To make it happen, Digital Isle of Man partnered with Manx Technology Group to roll out a dedicated IoT network based on the LoRaWAN standard. As a portmanteau for “long range”, LoRa is a low power wireless access network that has become a leading technology for many IoT use cases across the world. Designed for low-data rate applications and therefore low power usage, it can also achieve a long range and is why it’s being utilised in this initiative: to provide Island-wide coverage as well as the opportunity for developing, testing and commercialising IoT solutions.
The air quality detectors being employed en masse are the Milesight AM100 Series Ambience Monitoring Sensors. Their roll out will consist of multiple devices that are built specifically for indoor ambience monitoring. They’ll do this by monitoring and displaying real-time environmental temperature and humidity data as well as CO2 concentration data to help people respond to indoor air quality problems and they monitor the ambient air level of TVOCs.
Sarah Ennett, IoT Manager at Digital Isle of Man, says: “We spend up to 90% of our time indoors, and poor quality air has a measurable impact on cognitive performance as well as being harmful to health. This is why we’re really excited to be working with Tynwald and the Department for Education, Sport and Culture to plan rollout of air quality monitoring sensors.”

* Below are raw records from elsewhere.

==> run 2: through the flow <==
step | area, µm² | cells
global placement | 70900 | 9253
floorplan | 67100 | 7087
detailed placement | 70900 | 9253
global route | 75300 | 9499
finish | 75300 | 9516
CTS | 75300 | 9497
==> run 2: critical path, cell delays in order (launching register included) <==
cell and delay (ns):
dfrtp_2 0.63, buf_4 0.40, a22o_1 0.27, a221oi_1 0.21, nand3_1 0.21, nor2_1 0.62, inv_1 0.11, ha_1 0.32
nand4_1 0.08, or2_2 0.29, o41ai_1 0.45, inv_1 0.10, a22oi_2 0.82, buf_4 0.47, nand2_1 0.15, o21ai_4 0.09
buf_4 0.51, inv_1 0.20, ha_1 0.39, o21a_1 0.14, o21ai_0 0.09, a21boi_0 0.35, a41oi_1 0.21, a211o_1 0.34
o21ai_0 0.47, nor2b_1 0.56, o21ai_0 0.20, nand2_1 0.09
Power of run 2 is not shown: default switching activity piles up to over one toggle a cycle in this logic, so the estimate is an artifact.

Sarah explains that a healthy indoor environment means that there is adequate ventilation to introduce and distribute clean air, contaminants are controlled and the temperature and humidity level are comfortable.
“If we don’t measure these factors then we aren’t able to take action to improve our environment where needed,” she adds. “Importantly, at this time, non-ventilated indoor spaces can increase the likelihood of aerosol transmission of Covid-19 and the CO2 level can be used as a proxy for transmissibility.”
Digital Isle of Man will be closely monitoring the results and working on the best way to illustrate the trend data over time while releasing more information about this as the project develops. Initial deployments will be in place in early June and we’ll be releasing more news on those developments soon.
“This is also a great opportunity to involve the pupils in our schools, to illustrate a real application of this technology and how it can help us to inspire changes in behaviour,” explains Sarah. “I know it has been a real eye opener for me having a test device in my office and home, I definitely open the windows a lot more!”
So what will the future of IoT will look like in terms of sensors for the Isle of Man?
Beyond our pilot project with Tynwald and Schools, we are working with other government departments and third-sector organisations to identify opportunities for us to solve problems with technology.
By the end of 2021, we’re aiming to have at least 10 projects live alongside having the information available in an easy-to-digest format, for example, a Smart Island map that allows you to see data points like weather, air quality, river depth and, hopefully, many more.